Einweglinsen sind weiche Kontaktlinsen, die von ihrem Träger nur einmal getragen werden. Die Tragedauer dieser Einweglinsen liegt bei etwa 16 Stunden. Man kann sie also den ganzen Tag hinweg tragen und nimmt sie dann am Abend wieder aus den Augen heraus. Die Einweglinsen eignen sich besonders gut für das Tragen beim Sport und sind auch im Urlaub eine gute Alternative zur Brille. 

 

Einweglinsen werden meistens in Packungen mit je 30 oder 90 Linsenpaaren (auch Tages- oder Monatslinsen genannt) verkauft.

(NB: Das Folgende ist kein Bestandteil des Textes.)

--- config.mk ---
export PLATFORM = sky130hd
export DESIGN_NAME = preemptive_priority_scheduler
export DESIGN_NICKNAME = d
export VERILOG_FILES = /design/src/rtl/core/pps_pkg.sv /design/src/rtl/core/preemptive_priority_scheduler.sv /design/src/rtl/core/pps_ctrl.sv /design/src/rtl/core/pps_dp.sv
export SDC_FILE = /design/constraint.sdc
export NUM_CORES = 1
export LEC_CHECK = 0
export ABC_AREA = 1
export ABC_CLOCK_PERIOD_IN_PS = 6530
export BUFFER_PORTS_ARGS = -buffer_cell sky130_fd_sc_hd__clkbuf_2
export CORE_MARGIN = 2
export CORE_UTILIZATION = 59
export CTS_CLUSTER_SIZE = 14
export DETAILED_ROUTE_END_ITERATION = 8
export PLACE_DENSITY_LB_ADDON = 0.05
export SLEW_MARGIN = 30
export SYNTH_ARGS = -nofsm -noshare
export SYNTH_HDL_FRONTEND = slang
export SYNTH_HIERARCHICAL = 1
export SYNTH_SLANG_ARGS = --single-unit
export TNS_END_PERCENT = 100
--- constraint.sdc ---
create_clock -name clk -period 6.53 [get_ports clk]
set_input_delay 0.3265 -clock clk [delete_from_list [all_inputs] [get_ports clk]]
set_output_delay 0.3265 -clock clk [all_outputs]
set_load 0.1 [all_outputs]
--- src/rtl/core/pps_pkg.sv ---
`default_nettype none
package pps_pkg;

  localparam int NUM_SLOTS_DEF = 16;
  localparam int TIME_BITS_DEF = 16;
  localparam int PRIO_BITS_DEF = 8;

  // fixed widths of the slot fields on the ports
  localparam int SLOT_FIELD_W = 4;

  typedef enum logic {
    KIND_LOAD = 1'b0,
    KIND_TICK = 1'b1
  } kind_t;

  typedef enum logic [2:0] {
    ST_IDLE,
    ST_SCAN,
    ST_DRAIN,
    ST_UPD,
    ST_FIN
  } state_t;

  typedef struct packed {
    logic load;
    logic start;
    logic step;
    logic upd;
    logic fin;
  } cmd_t;

  typedef struct packed {
    logic scan_last;
    logic out_free;
  } status_t;

endpackage
`default_nettype wire

--- src/rtl/core/preemptive_priority_scheduler.sv ---
// tick item: result set by the slot scan that reads the task table one entry
// per cycle, then registered through the drain, update and finish states; next
// item taken once the result is registered, later while the previous result is held
// load item: no result; next item taken while a result waits
// reset (rst_n low, synchronous): time zero, all slots empty, no result
// table contents are not cleared; empty slots are never selected
`default_nettype none
module preemptive_priority_scheduler
  import pps_pkg::*;
#(
  parameter int NUM_SLOTS = NUM_SLOTS_DEF,
  parameter int TIME_BITS = TIME_BITS_DEF,
  parameter int PRIO_BITS = PRIO_BITS_DEF,
  localparam int IN_W  = ((SLOT_FIELD_W + 2 * TIME_BITS + PRIO_BITS + 7) / 8) * 8,
  localparam int OUT_W = ((SLOT_FIELD_W + 2 * TIME_BITS + 3 + 7) / 8) * 8
) (
  input  wire logic             clk,
  input  wire logic             rst_n,
  input  wire logic             in_tvalid,
  output logic                  in_tready,
  // slot, arrival_time, burst_length, prio_level
  input  wire logic [IN_W-1:0]  in_tdata,
  // kind
  input  wire logic             in_tuser,
  output logic                  out_tvalid,
  input  wire logic             out_tready,
  // idle, running_slot, finished, turnaround_time, waiting_time, all_done
  output logic [OUT_W-1:0]      out_tdata
);

  cmd_t    cmd;
  status_t status;

  logic                    o_idle, o_fin, o_all_done;
  logic [SLOT_FIELD_W-1:0] o_slot;
  logic [TIME_BITS-1:0]    o_tat, o_wt;

  pps_ctrl u_ctrl (
    .clk       (clk),
    .rst_n     (rst_n),
    .in_tvalid (in_tvalid),
    .in_kind   (kind_t'(in_tuser)),
    .status    (status),
    .in_tready (in_tready),
    .cmd       (cmd)
  );

  pps_dp #(
    .NUM_SLOTS (NUM_SLOTS),
    .TIME_BITS (TIME_BITS),
    .PRIO_BITS (PRIO_BITS)
  ) u_dp (
    .clk                 (clk),
    .rst_n               (rst_n),
    .cmd                 (cmd),
    .status              (status),
    .in_slot             (in_tdata[SLOT_FIELD_W-1:0]),
    .in_arrival_time     (in_tdata[SLOT_FIELD_W +: TIME_BITS]),
    .in_burst_length     (in_tdata[SLOT_FIELD_W + TIME_BITS +: TIME_BITS]),
    .in_prio_level       (in_tdata[SLOT_FIELD_W + 2 * TIME_BITS +: PRIO_BITS]),
    .out_tready          (out_tready),
    .out_valid           (out_tvalid),
    .out_idle            (o_idle),
    .out_running_slot    (o_slot),
    .out_finished        (o_fin),
    .out_turnaround_time (o_tat),
    .out_waiting_time    (o_wt),
    .out_all_done        (o_all_done)
  );

  assign out_tdata = OUT_W'({o_all_done, o_wt, o_tat, o_fin, o_slot, o_idle});

endmodule
`default_nettype wire

--- src/rtl/core/pps_ctrl.sv ---
`default_nettype none
module pps_ctrl
  import pps_pkg::*;
(
  input  wire logic    clk,
  input  wire logic    rst_n,
  input  wire logic    in_tvalid,
  input  wire kind_t   in_kind,
  input  wire status_t status,
  output logic         in_tready,
  output cmd_t         cmd
);

  state_t state_r, state_nxt;

  always_ff @(posedge clk) begin
    if (!rst_n) begin
      state_r <= ST_IDLE;
    end else begin
      state_r <= state_nxt;
    end
  end

  always_comb begin
    state_nxt = state_r;
    case (state_r)
      ST_IDLE: begin
        if (in_tvalid && (in_kind == KIND_TICK)) state_nxt = ST_SCAN;
      end
      ST_SCAN: begin
        if (status.scan_last) state_nxt = ST_DRAIN;
      end
      ST_DRAIN: state_nxt = ST_UPD;
      ST_UPD:   state_nxt = ST_FIN;
      ST_FIN: begin
        if (status.out_free) state_nxt = ST_IDLE;
      end
      default:  state_nxt = ST_IDLE;
    endcase
  end

  always_comb begin
    in_tready = 1'b0;
    cmd       = '0;
    case (state_r)
      ST_IDLE: begin
        in_tready = 1'b1;
        cmd.load  = in_tvalid && (in_kind == KIND_LOAD);
        cmd.start = in_tvalid && (in_kind == KIND_TICK);
      end
      ST_SCAN:  cmd.step = 1'b1;
      ST_DRAIN: cmd      = '0;
      ST_UPD:   cmd.upd  = 1'b1;
      ST_FIN:   cmd.fin  = status.out_free;
      default:  cmd      = '0;
    endcase
  end

  a_drain_after_scan: assert property (@(posedge clk) disable iff (!rst_n)
    (state_r == ST_DRAIN) |-> $past(state_r == ST_SCAN))
    else $error("drain entered without a scan");

endmodule
`default_nettype wire

--- src/rtl/core/pps_dp.sv ---
`default_nettype none
module pps_dp
  import pps_pkg::*;
#(
  parameter int NUM_SLOTS = NUM_SLOTS_DEF,
  parameter int TIME_BITS = TIME_BITS_DEF,
  parameter int PRIO_BITS = PRIO_BITS_DEF
) (
  input  wire logic                    clk,
  input  wire logic                    rst_n,
  input  wire cmd_t                    cmd,
  output status_t                      status,
  input  wire logic [SLOT_FIELD_W-1:0] in_slot,
  input  wire logic [TIME_BITS-1:0]    in_arrival_time,
  input  wire logic [TIME_BITS-1:0]    in_burst_length,
  input  wire logic [PRIO_BITS-1:0]    in_prio_level,
  input  wire logic                    out_tready,
  output logic                         out_valid,
  output logic                         out_idle,
  output logic [SLOT_FIELD_W-1:0]      out_running_slot,
  output logic                         out_finished,
  output logic [TIME_BITS-1:0]         out_turnaround_time,
  output logic [TIME_BITS-1:0]         out_waiting_time,
  output logic                         out_all_done
);

  localparam int SLOT_W = $clog2(NUM_SLOTS);
  localparam int IDX_W  = (SLOT_W > SLOT_FIELD_W) ? SLOT_W : SLOT_FIELD_W;
  localparam int CNT_W  = $clog2(NUM_SLOTS + 1);

  // task table
  logic [TIME_BITS-1:0] mem_arr [NUM_SLOTS];
  logic [TIME_BITS-1:0] mem_bst [NUM_SLOTS];
  logic [TIME_BITS-1:0] mem_rem [NUM_SLOTS];
  logic [PRIO_BITS-1:0] mem_pri [NUM_SLOTS];

  logic [TIME_BITS-1:0] rd_arr_r, rd_bst_r, rd_rem_r;
  logic [PRIO_BITS-1:0] rd_pri_r;

  logic [NUM_SLOTS-1:0] valid_r, done_r;
  logic [CNT_W-1:0]     pend_r;
  logic [TIME_BITS-1:0] time_r;

  logic [SLOT_W-1:0]    scan_idx_r, cmp_idx_r;
  logic                 cmp_en_r;

  logic                 found_r;
  logic [SLOT_W-1:0]    best_idx_r;
  logic [PRIO_BITS-1:0] best_pri_r;
  logic [TIME_BITS-1:0] best_arr_r, best_bst_r, best_rem_r;

  logic                 fin_r;
  logic [TIME_BITS-1:0] tat_r;

  logic                 out_valid_r, out_idle_r, out_fin_r, out_all_done_r;
  logic [SLOT_FIELD_W-1:0] out_slot_r;
  logic [TIME_BITS-1:0] out_tat_r, out_wt_r;

  logic [SLOT_W-1:0]    ld_idx;
  logic                 ld_ok;
  logic                 ld_we;
  logic [SLOT_W-1:0]    wr_addr;
  logic                 rem_we;
  logic [TIME_BITS-1:0] rem_wdata;
  logic [TIME_BITS-1:0] new_rem;
  logic [TIME_BITS:0]   tat_full;
  logic [TIME_BITS-1:0] tat_sat;
  logic [TIME_BITS-1:0] wt;
  logic                 elig, better;
  logic [IDX_W-1:0]     best_wide;

  assign ld_idx  = SLOT_W'(IDX_W'(in_slot));
  assign ld_ok   = (IDX_W + 1)'(in_slot) < (IDX_W + 1)'(NUM_SLOTS);
  assign ld_we   = cmd.load && ld_ok;
  assign wr_addr = cmd.load ? ld_idx : best_idx_r;

  assign new_rem   = (best_rem_r == '0) ? '0 : best_rem_r - TIME_BITS'(1);
  assign rem_we    = ld_we || (cmd.upd && found_r);
  assign rem_wdata = cmd.load ? in_burst_length : new_rem;

  // task is known to have arrived, so no underflow here
  assign tat_full = {1'b0, time_r} + (TIME_BITS + 1)'(1) - {1'b0, best_arr_r};
  assign tat_sat  = tat_full[TIME_BITS] ? '1 : tat_full[TIME_BITS-1:0];
  assign wt       = (tat_r >= best_bst_r) ? tat_r - best_bst_r : '0;

  assign elig   = valid_r[cmp_idx_r] && !done_r[cmp_idx_r] && (rd_arr_r <= time_r);
  assign better = !found_r || (rd_pri_r < best_pri_r);

  assign best_wide = IDX_W'(best_idx_r);

  always_ff @(posedge clk) begin
    if (ld_we) begin
      mem_arr[wr_addr] <= in_arrival_time;
      mem_bst[wr_addr] <= in_burst_length;
      mem_pri[wr_addr] <= in_prio_level;
    end
    if (rem_we) begin
      mem_rem[wr_addr] <= rem_wdata;
    end
    rd_arr_r <= mem_arr[scan_idx_r];
    rd_bst_r <= mem_bst[scan_idx_r];
    rd_rem_r <= mem_rem[scan_idx_r];
    rd_pri_r <= mem_pri[scan_idx_r];
  end

  always_ff @(posedge clk) begin
    if (!rst_n) begin
      valid_r     <= '0;
      done_r      <= '0;
      pend_r      <= '0;
      time_r      <= '0;
      scan_idx_r  <= '0;
      cmp_idx_r   <= '0;
      cmp_en_r    <= 1'b0;
      found_r     <= 1'b0;
      best_idx_r  <= '0;
      fin_r       <= 1'b0;
      out_valid_r <= 1'b0;
    end else begin
      cmp_en_r <= cmd.step;
      if (cmd.step) begin
        cmp_idx_r  <= scan_idx_r;
        scan_idx_r <= scan_idx_r + SLOT_W'(1);
      end
      if (ld_we) begin
        valid_r[ld_idx] <= 1'b1;
        done_r[ld_idx]  <= 1'b0;
        if (!(valid_r[ld_idx] && !done_r[ld_idx])) pend_r <= pend_r + CNT_W'(1);
      end
      if (cmd.start) begin
        scan_idx_r <= '0;
        found_r    <= 1'b0;
        best_idx_r <= '0;
      end
      if (cmp_en_r && elig && better) begin
        found_r    <= 1'b1;
        best_idx_r <= cmp_idx_r;
      end
      if (cmd.upd) begin
        fin_r <= found_r && (new_rem == '0);
        if (found_r && (new_rem == '0)) begin
          done_r[best_idx_r] <= 1'b1;
          pend_r             <= pend_r - CNT_W'(1);
        end
      end
      if (cmd.fin) begin
        out_valid_r <= 1'b1;
        if (time_r != '1) time_r <= time_r + TIME_BITS'(1);
      end else if (out_tready) begin
        out_valid_r <= 1'b0;
      end
    end
  end

  always_ff @(posedge clk) begin
    if (cmp_en_r && elig && better) begin
      best_pri_r <= rd_pri_r;
      best_arr_r <= rd_arr_r;
      best_bst_r <= rd_bst_r;
      best_rem_r <= rd_rem_r;
    end
    if (cmd.upd) begin
      tat_r <= tat_sat;
    end
    if (cmd.fin) begin
      out_idle_r     <= !found_r;
      out_slot_r     <= found_r ? best_wide[SLOT_FIELD_W-1:0] : '0;
      out_fin_r      <= fin_r;
      out_tat_r      <= fin_r ? tat_r : '0;
      out_wt_r       <= fin_r ? wt : '0;
      out_all_done_r <= (pend_r == '0);
    end
  end

  assign status.scan_last = (scan_idx_r == SLOT_W'(NUM_SLOTS - 1));
  assign status.out_free  = !out_valid_r || out_tready;

  assign out_valid           = out_valid_r;
  assign out_idle            = out_idle_r;
  assign out_running_slot    = out_slot_r;
  assign out_finished        = out_fin_r;
  assign out_turnaround_time = out_tat_r;
  assign out_waiting_time    = out_wt_r;
  assign out_all_done        = out_all_done_r;

  a_pend_bound: assert property (@(posedge clk) disable iff (!rst_n)
    pend_r <= CNT_W'(NUM_SLOTS))
    else $error("pending count beyond table size");

  a_fin_not_idle: assert property (@(posedge clk) disable iff (!rst_n)
    (out_valid_r && out_fin_r) |-> (!out_idle_r && (out_wt_r <= out_tat_r)))
    else $error("finished item idle or waiting above turnaround");

  a_time_mono: assert property (@(posedge clk) disable iff (!rst_n)
    $past(rst_n) |-> (time_r >= $past(time_r)))
    else $error("time counter went backwards");

endmodule
`default_nettype wire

Wer sich allerdings dafür entscheidet, regelmäßig und dauerhaft Kontaktlinsen zu tragen, der ist besser damit beraten auf Jahreslinsen umzusteigen, da die Kosten hierfür auf Dauer niedriger sind. 

 

Ein weiterer Vorteil von Einweglinsen ist, das man für diese Kontaktlinsen keinerlei Pflegeaufwand zu betreiben hat. Schließlich wird jedes Linsenpaar nur einmal getragen.